→ **TASK REQUIREMENTS**:
Set down a word-for-word copy of the data below, limited to the lines from the first through the line with "export BUFFER_PORTS_ARGS = -buffer_cell".

→ **Saved data entries**:
>>>>
File: config.mk
export PLATFORM = sky130hd
export DESIGN_NAME = forth_seq
export DESIGN_NICKNAME = d
export VERILOG_FILES = /design/src/rtl/forth_seq.sv
export SDC_FILE = /design/constraint.sdc
export NUM_CORES = 1
export LEC_CHECK = 0
export BUFFER_PORTS_ARGS = -buffer_cell sky130_fd_sc_hd__buf_4
export CAP_MARGIN = 10
export CORE_ASPECT_RATIO = 1.25
export CORE_UTILIZATION = 40
export CTS_CLUSTER_DIAMETER = 30
export DETAILED_ROUTE_END_ITERATION = 10
export GPL_ROUTABILITY_DRIVEN = 1
export HOLD_SLACK_MARGIN = 0.12
export PLACE_DENSITY = 0.77
export RECOVER_POWER = 25
export SYNTH_ARGS = -nofsm -noshare
export SYNTH_HDL_FRONTEND = slang
export SYNTH_SLANG_ARGS = --single-unit
File: constraint.sdc
create_clock -name clk -period 4.5 [get_ports clk]
set_input_delay 0.9 -clock clk [delete_from_list [all_inputs] [get_ports clk]]
set_output_delay 0.9 -clock clk [all_outputs]
set_load 0.01 [all_outputs]
File: src/rtl/forth_seq.sv
// Fetch/decode sequencer for the 16-bit stack CPU: owns the PC, decodes ROM words
// into tos_comb/tos_mem strobes and stack requests. Optional macro: SEQ_STACK_CHECK_EN.
module forth_seq #(
  parameter int width       = 16,
  parameter int iaddr_width = 13,
  parameter int RESET_PC    = 0,
  parameter int PDEPTH      = 16,
  parameter int RDEPTH      = 16
) (
  input  logic                   clk,
  input  logic                   reset,
  input  logic                   run,
  output logic                   halted,
  output logic [iaddr_width-1:0] iaddr,
  input  logic [width-1:0]       instr,
  input  logic [width-1:0]       TOS,
  input  logic                   TOS_is_zero,
  input  logic [width-1:0]       rstack_top,
  output logic [width-1:0]       imm,
  output logic                   rstack_sel,
  output logic                   zero_arg,
  output logic [1:0]             logic_op,
  output logic                   sub,
  output logic                   adder_sel,
  output logic                   shift_sel,
  output logic                   zero_sel,
  output logic                   reg_sel,
  output logic                   imm_sel,
  output logic                   mem_read,
  output logic                   mem_write,
  output logic                   pstack_push,
  output logic                   pstack_pop,
  output logic                   rstack_push,
  output logic                   rstack_pop,
  output logic [width-1:0]       rstack_din,
  output logic                   fault
);

  localparam logic [1:0] S_HALT  = 2'd0;
  localparam logic [1:0] S_FETCH = 2'd1;
  localparam logic [1:0] S_EXEC  = 2'd2;

  logic [1:0]             r_state;
  logic [iaddr_width-1:0] r_pc;
  logic [iaddr_width-1:0] w_pc_inc;
  logic [iaddr_width-1:0] w_pc_next;
  logic [iaddr_width-1:0] w_target;
  logic                   w_p_push;
  logic                   w_p_pop;
  logic                   w_r_push;
  logic                   w_r_pop;
  logic                   w_fault_now;
  logic                   w_start_ok;
  logic                   w_unused;

  assign halted   = (r_state == S_HALT);
  assign iaddr    = r_pc;
  assign w_pc_inc = r_pc + 1'b1;
  assign w_target = instr[iaddr_width-1:0];

  always_comb begin
    // NOTE: every output gets a default first so no path through the decode infers a latch.
    imm        = '0;
    rstack_sel = 1'b0;
    zero_arg   = 1'b0;
    logic_op   = 2'b00;
    sub        = 1'b0;
    adder_sel  = 1'b0;
    shift_sel  = 1'b0;
    zero_sel   = 1'b0;
    reg_sel    = 1'b0;
    imm_sel    = 1'b0;
    mem_read   = 1'b0;
    mem_write  = 1'b0;
    w_p_push   = 1'b0;
    w_p_pop    = 1'b0;
    w_r_push   = 1'b0;
    w_r_pop    = 1'b0;
    rstack_din = '0;
    w_pc_next  = w_pc_inc;

    if (r_state != S_EXEC) begin
      // HOLD (TOS | 0) lets a pending memory read land in TOS_r after @.
      zero_arg = 1'b1;
      logic_op = 2'b01;
    end else if (instr[15]) begin
      imm      = width'(instr[14:0]);
      imm_sel  = 1'b1;
      w_p_push = 1'b1;
    end else begin
      case (instr[14:13])
        2'b00: begin
          zero_arg  = 1'b1;
          logic_op  = 2'b01;
          w_pc_next = w_target;
        end
        2'b01: begin
          reg_sel = 1'b1;
          w_p_pop = 1'b1;
          if (TOS_is_zero) w_pc_next = w_target;
        end
        2'b10: begin
          zero_arg   = 1'b1;
          logic_op   = 2'b01;
          w_r_push   = 1'b1;
          rstack_din = width'(w_pc_inc);
          w_pc_next  = w_target;
        end
        default: begin
          case (instr[11:8])
            4'd1:  reg_sel = 1'b1;
            4'd2:  begin reg_sel = 1'b1; rstack_sel = 1'b1; end
            4'd3:  adder_sel = 1'b1;
            4'd4:  begin adder_sel = 1'b1; sub = 1'b1; end
            4'd5:  logic_op = 2'b00;
            4'd6:  logic_op = 2'b01;
            4'd7:  logic_op = 2'b10;
            4'd8:  logic_op = 2'b11;
            4'd9:  shift_sel = 1'b1;
            4'd10: begin zero_sel = 1'b1; logic_op = 2'b11; end
            4'd11: begin zero_arg = 1'b1; logic_op = 2'b01; mem_read = 1'b1; end
            4'd12: begin mem_write = 1'b1; reg_sel = 1'b1; end
            default: begin zero_arg = 1'b1; logic_op = 2'b01; end
          endcase

          case (instr[7:6])
            2'b01:   w_p_push = 1'b1;
            2'b10:   w_p_pop  = 1'b1;
            default: ;
          endcase

          // Return overrides the rstack delta so push and pop never collide.
          if (instr[12]) begin
            w_r_pop   = 1'b1;
            w_pc_next = rstack_top[iaddr_width-1:0];
          end else begin
            case (instr[5:4])
              2'b01:   w_r_push = 1'b1;
              2'b10:   w_r_pop  = 1'b1;
              default: ;
            endcase
          end

          if (instr[3]) rstack_din = TOS;
        end
      endcase
    end
  end

`ifdef SEQ_STACK_CHECK_EN
  localparam int PD_W = $clog2(PDEPTH + 1);
  localparam int RD_W = $clog2(RDEPTH + 1);

  logic [PD_W-1:0] r_pdepth;
  logic [RD_W-1:0] r_rdepth;
  logic            r_fault;
  logic            w_p_ovf;
  logic            w_p_unf;
  logic            w_r_ovf;
  logic            w_r_unf;

  assign w_p_ovf = w_p_push && (r_pdepth == PD_W'(PDEPTH));
  assign w_p_unf = w_p_pop  && (r_pdepth == '0);
  assign w_r_ovf = w_r_push && (r_rdepth == RD_W'(RDEPTH));
  assign w_r_unf = w_r_pop  && (r_rdepth == '0);

  assign pstack_push = w_p_push & ~w_p_ovf;
  assign pstack_pop  = w_p_pop  & ~w_p_unf;
  assign rstack_push = w_r_push & ~w_r_ovf;
  assign rstack_pop  = w_r_pop  & ~w_r_unf;

  assign w_fault_now = w_p_ovf | w_p_unf | w_r_ovf | w_r_unf;
  assign w_start_ok  = ~r_fault;
  assign fault       = r_fault;
  assign w_unused    = ^rstack_top[width-1:iaddr_width];

  // Stack requests only exist in EXEC, so depth tracking follows the gated strobes.
  always_ff @(posedge clk or posedge reset) begin
    if (reset) begin
      r_pdepth <= '0;
      r_rdepth <= '0;
      r_fault  <= 1'b0;
    end else if (r_state == S_EXEC) begin
      r_pdepth <= r_pdepth + PD_W'(pstack_push) - PD_W'(pstack_pop);
      r_rdepth <= r_rdepth + RD_W'(rstack_push) - RD_W'(rstack_pop);
      if (w_fault_now) r_fault <= 1'b1;
    end
  end
`else
  assign pstack_push = w_p_push;
  assign pstack_pop  = w_p_pop;
  assign rstack_push = w_r_push;
  assign rstack_pop  = w_r_pop;
  assign w_fault_now = 1'b0;
  assign w_start_ok  = 1'b1;
  assign fault       = 1'b0;
  assign w_unused    = ^{rstack_top[width-1:iaddr_width], PDEPTH[0], RDEPTH[0]};
`endif

  // NOTE: sequential state uses non-blocking assignments so every register samples pre-edge values.
  always_ff @(posedge clk or posedge reset) begin
    if (reset) begin
      r_state <= S_HALT;
      r_pc    <= iaddr_width'(RESET_PC);
    end else begin
      case (r_state)
        S_HALT:  if (run && w_start_ok) r_state <= S_FETCH;
        S_FETCH: r_state <= S_EXEC;
        S_EXEC: begin
          if (w_fault_now) begin
            r_state <= S_HALT;
          end else begin
            r_pc    <= w_pc_next;
            r_state <= run ? S_FETCH : S_HALT;
          end
        end
        default: r_state <= S_HALT;
      endcase
    end
  end

endmodule

== Word level (Yosys, flattened, before mapping) ==
Index checks and enable logic that the tools add are counted.

* $add $sub $neg: 1
* Multipliers: 0
* Div/mod/pow operators: 0
* Magnitude comparators: 0
* Eq/ne operators: 22
* Shift operators: 0
* Mux-type cells: 74
* Bitwise operators: 0
* Reduce and logical (&&, ||, !) cells: 10

{| class="wikitable"
|+ Operator list
! cell !! number
|-
| 2-to-1 mux 16 bit || 4
|-
| 2-to-1 mux 1 bit || 53
|-
| 2-to-1 mux 13 bit || 4
|-
| one-hot mux 16 bit (2 select lines) || 1
|-
| one-hot mux 13 bit (2 select lines) || 1
|-
| == test 4 bit (second input constant) || 5
|-
| == test 4 x 3 -> 1 bit (second input constant) || 4
|-
| 2-to-1 mux 15 bit || 1
|-
| adder 13 x 1 -> 13 bit (second input constant) || 1
|-
| one-hot mux 2 bit (3 select lines) || 2
|-
| OR reduction 11 bit || 1
|-
| == test 2 x 1 -> 1 bit (second input constant) || 4
|-
| == test 2 bit (second input constant) || 4
|-
| == test 4 x 2 -> 1 bit (second input constant) || 2
|-
| one-hot mux 1 bit (2 select lines) || 4
|-
| OR reduction 2 bit || 4
|-
| OR reduction 7 bit || 1
|-
| 2-to-1 mux 2 bit || 3
|-
| OR reduction 3 bit || 2
|-
| == test 4 x 1 -> 1 bit (second input constant) || 1
|-
| logical NOT 2 bit || 2
|-
| inequality test 2 bit (second input constant) || 2
|-
| one-hot mux 2 bit (2 select lines) || 1
|}

* Flip-flop bits (word level): 15
* Latch bits: 0
* Memory bits (writable): 0
* ROM bits: 0
* Input bits: 52
* Output and inout bits: 63
* Logic and storage cells: 109
* Memories: 0

== Logic depth before layout (Yosys ltp) ==
* Depth after elaboration: 6
* Mapped depth: 7

== Worst setup path before layout ==
No wires, ideal clock.

* Kind: input port to output port
* From: in instr[8]
* To: out logic_op[0]
* Arrival: 2.098 ns
* Slack: 1.502 ns
* Cell stages on the path: 5
* Path through: buf_2 -> maj3_1 -> a221oi_1 -> o21ai_1 -> or2_1

* Word-level cells in the longest chain between the ends: 6

{| class="wikitable"
|+ RTL lines
! item !! RTL line !! text
|-
| from (decl) || 15 || <nowiki>input logic [width-1:0] instr,</nowiki>
|-
| == test 4 bit, or another cell as far along || 110 || <nowiki>case (instr[11:8])</nowiki>
|-
| OR reduction 7 bit (no source line) / OR reduction 2 bit (equally long branches) || n/a ||
|-
| one-hot mux 2 bit (3 select lines) * || 110 ||
|-
| one-hot mux 2 bit (2 select lines) * || 91 || <nowiki>case (instr[14:13])</nowiki>
|-
| 2-to-1 mux 2 bit * || 86 || <nowiki>end else if (instr[15]) begin</nowiki>
|-
| 2-to-1 mux 2 bit * || 82 || <nowiki>if (r_state != S_EXEC) begin</nowiki>
|-
| to (decl) || 22 || <nowiki>output logic [1:0] logic_op,</nowiki>
|}

Mark *: on every way between the ends. The rest lies on a longest branch, timed or not.

== Worst setup path in the final report ==
* From: in instr[15]
* To: out rstack_din[11]

* Word-level cells in the longest chain between the ends: 2

{| class="wikitable"
|+ RTL lines
! item !! RTL line !! text
|-
| 2-to-1 mux 16 bit || 86 ||
|-
| 2-to-1 mux 16 bit || 82 ||
|-
| to (decl) || 35 || <nowiki>output logic [width-1:0] rstack_din,</nowiki>
|}

Every way passes these cells.

==> key figures <==
Run status
  – Outcome: finished, final reports clean

GRT
  – First-pass GRT wire length: 8710 um
  – Largest net degree at the start of global routing: 34
  – Vias in the first global route: 1827
  – Grt total ovfl: 0
  – Global-route usage over all layers: 25.2%
  – Antenna violations before repair: 0

Yosys
  – Ys async rst share: 100%
  – Cell count after synthesis: 235
  – Netlist Area Pre-Place: 0.00171 mm^2
  – Seq cells post-synth: 15
  – Synth unique cells: 49
  – Post-synth top flop: dfrtp_1
  – Yosys warns: 0
  – Number of synthesized flops with an enable pin: 0
  – Mean Syn Cell Area: 7.28 um^2
  – Seq/Total Area, Yosys: 21.9%

Timing
  – Final setup violation count: 0
  – Slew Limit Fails: 0
  – Achievable Freq: 298 MHz
  – Post-route setup slack: 1.14 ns
  – Slew Limit Headroom: 47.4%
  – Period utilization: 74.6%
  – Fin. Hold Viols: 0
  – RSZ-0062 raised after global routing: false
  – Actual slew at the worst max-slew pin: 0.786 ns
  – Final TNS setup: 0 ns
  – WHS: 0.477 ns
  – Worst clock skew: 0.00541 ns
  – Fin crit period: 3.36 ns

Critical path
  – Worst EP required: 3.60 ns
  – Crit path DAT: 2.46 ns
  – Setup crit start kind: input port
  – CP Capture Type: primary output
  – Crit Path Class: in -> out
  – Crit path max fanout: 33

Power and ir drop
  – Pwr/cell area: 292 mW/mm^2
  – VDD IR max: 0.186 mV
  – Static Leak: 1.19 nW
  – Total power draw: 0.739 mW

Detailed routing
  – Routed wire length per instance: 15.5 um
  – Vias: 2141
  – DR iter-0 viols: 180
  – Vias per inst: 5.62
  – DRT Pass-1 Iters: 4
  – Final Routed Wirelength: 5910 um
  – Antenna Nets Post-Route: 0
  – # DRC: 0

CTS
  – Post-CTS sizing: 0
  – CTS tree: built
  – Post-CTS Setup Bufs: 0
  – H-tree levels: 1
  – Root Buffer: clkbuf_8
  – Clock tree sinks: 15
  – Reg clk slew, reported paths: 0.06 ns
  – Hold_buf cts: 0
  – CTS Buffer Depth: 2
  – Total CTS buffers: 3
  – Clock Latency Late Sink: 0.25 ns

Floorplan
  – Core area: 0.00410 mm^2
  – DIE AREA: 0.00455 mm^2
  – Die width: 60.5 um
  – Starting Density: 41.8%
  – # IOs: 115
  – Die Span Y: 75.1 um
  – Std cell rows: 26

Place
  – Setup WS pre-CTS: 1.17 ns
  – DP Area: 0.00250 mm^2
  – I/O Buffers: 109
  – Routability Congestion: 0.827
  – Dpl hpwl: 4470 um

Cells and area
  – Design Area, Final: 0.00253 mm^2
  – Share of cells above drive strength 1: 36.3%
  – NumNets Final: 379
  – Ant diodes: 0
  – P&R area growth vs syn: 47.7%

Job
  – Max-Cap Viols: 0

Min path
  – Min-Delay Path Class: reg -> reg
-- logic make-up after synthesis --
logic type,after synthesis,share of synthesized area (%)
fa+ha+maj,2,1.32
compound gates,68,29.7
other cells,1,0.219
flops,15,21.9
buf+inv,31,7.82
xor+xnor,10,5.12
simple gates,108,33.9
-- sequential cells by signal (all words and copies together) (netlist names) --
name     flops
r_state      2
iaddr       13
-- metrics by stage --
stage,util (%),cells
after global routing,61.7,381
final,61.7,381
after floorplan,-,236
after global placement,61.1,377
after CTS,62.1,381
after detailed placement,61.1,377
-- cell usage after synthesis (2+ instances only) --
cell type | count | share of area (%)
a21oi_1 | 8 | 2.3
a22o_1 | 2 | 1.0
a22oi_1 | 12 | 5.3
a2bb2oi_1 | 4 | 2.0
a31oi_1 | 2 | 0.73
and2_1 | 2 | 0.73
and3_1 | 21 | 7.7
buf_1 | 2 | 0.44
buf_2 | 8 | 2.3
buf_4 | 2 | 0.88
clkbuf_1 | 13 | 2.9
dfrtp_1 | 15 | 22
inv_1 | 6 | 1.3
nand2_1 | 20 | 4.4
nand2b_1 | 3 | 1.1
nand3_1 | 5 | 1.5
nor2_1 | 30 | 6.6
nor2b_1 | 5 | 1.8
nor3_1 | 9 | 2.6
nor3b_1 | 3 | 1.3
o21a_1 | 10 | 4.4
o21ai_0 | 7 | 2.0
o221ai_1 | 8 | 4.1
o22ai_1 | 4 | 1.5
or3_1 | 2 | 0.73
xnor2_1 | 6 | 3.1
xor2_1 | 4 | 2.0
-- cell usage in the layout (no fill, tap or decap), drive strengths merged --
cell type	n
nor2b	5
nand3b	1
a2bb2oi	4
a31oi	3
a221oi	1
conb	2
nor4	2
dfrtp	15
or2	2
or3	2
o21ai	8
clkbuf	11
o32a	1
a221o	1
nor2	30
nand3	6
o221ai	9
inv	6
ha	1
a22o	2
nor3	9
nand2b	3
or3b	1
buf	103
o311a	1
o32ai	1
a21o	1
a21oi	8
and2	2
a22oi	12
nand2	20
maj3	1
o21a	10
nor3b	3
o22ai	4
nand4	1
xor2	4
xnor2	6
and3	21
a211oi	2
-- where the power goes --
part	switching [mW]	internal, mW	total [mW]
sequential	0.0763	0.175	0.251
clock	0.0462	0.0627	0.109
combinational	0.198	0.181	0.379
-- worst max-delay path, cell delays in order --
cell and delay (ns):
buf_4 0.21, nor2_1 0.26, nand2_1 0.35, or2_2 0.41
o22ai_1 0.16, buf_4 0.16
-- per-layer routing --
| metal | GRT usage [%] | up-vias | share of wire [%] |
|---|---|---|---|
| li1 | - | 1030 | - |
| met1 | 30.8 | 1011 | 40 |
| met2 | 45.8 | 96 | 52 |
| met3 | 4.98 | 4 | 7.5 |
| met4 | 4.04 | 0 | 0.85 |
| met5 | 0 | - | 0 |
-- path summary, 6_finish.rpt --
kind,to,slack (ns),depth (start not counted),start
worst max register to register,iaddr[10],2.58,6,iaddr[0]
worst max-delay path,rstack_din[11],1.14,6,instr[15]
min in group asynchronous,iaddr[6],0.72,2,reset
worst min register to register,r_state[1],0.48,1,r_state[1]
worst min-delay path,r_state[1],0.48,1,r_state[1]
max in group asynchronous,iaddr[12],3.40,2,reset
-- cell type report --
class	count	area [um^2]
flip-flops and latches	15	375
multi-input cells	190	1210
inverters	6	22.5
fillers	426	1570
repair buffers	110	807
clock buffers	4	45.0
well taps	56	70.1
(Power assumes the default switching activity.)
<<<<
→ **EXERCISE OUTPUT**:
File: config.mk
export PLATFORM = sky130hd
export DESIGN_NAME = forth_seq
export DESIGN_NICKNAME = d
export VERILOG_FILES = /design/src/rtl/forth_seq.sv
export SDC_FILE = /design/constraint.sdc
export NUM_CORES = 1
export LEC_CHECK = 0
export BUFFER_PORTS_ARGS = -buffer_cell sky130_fd_sc_hd__buf_4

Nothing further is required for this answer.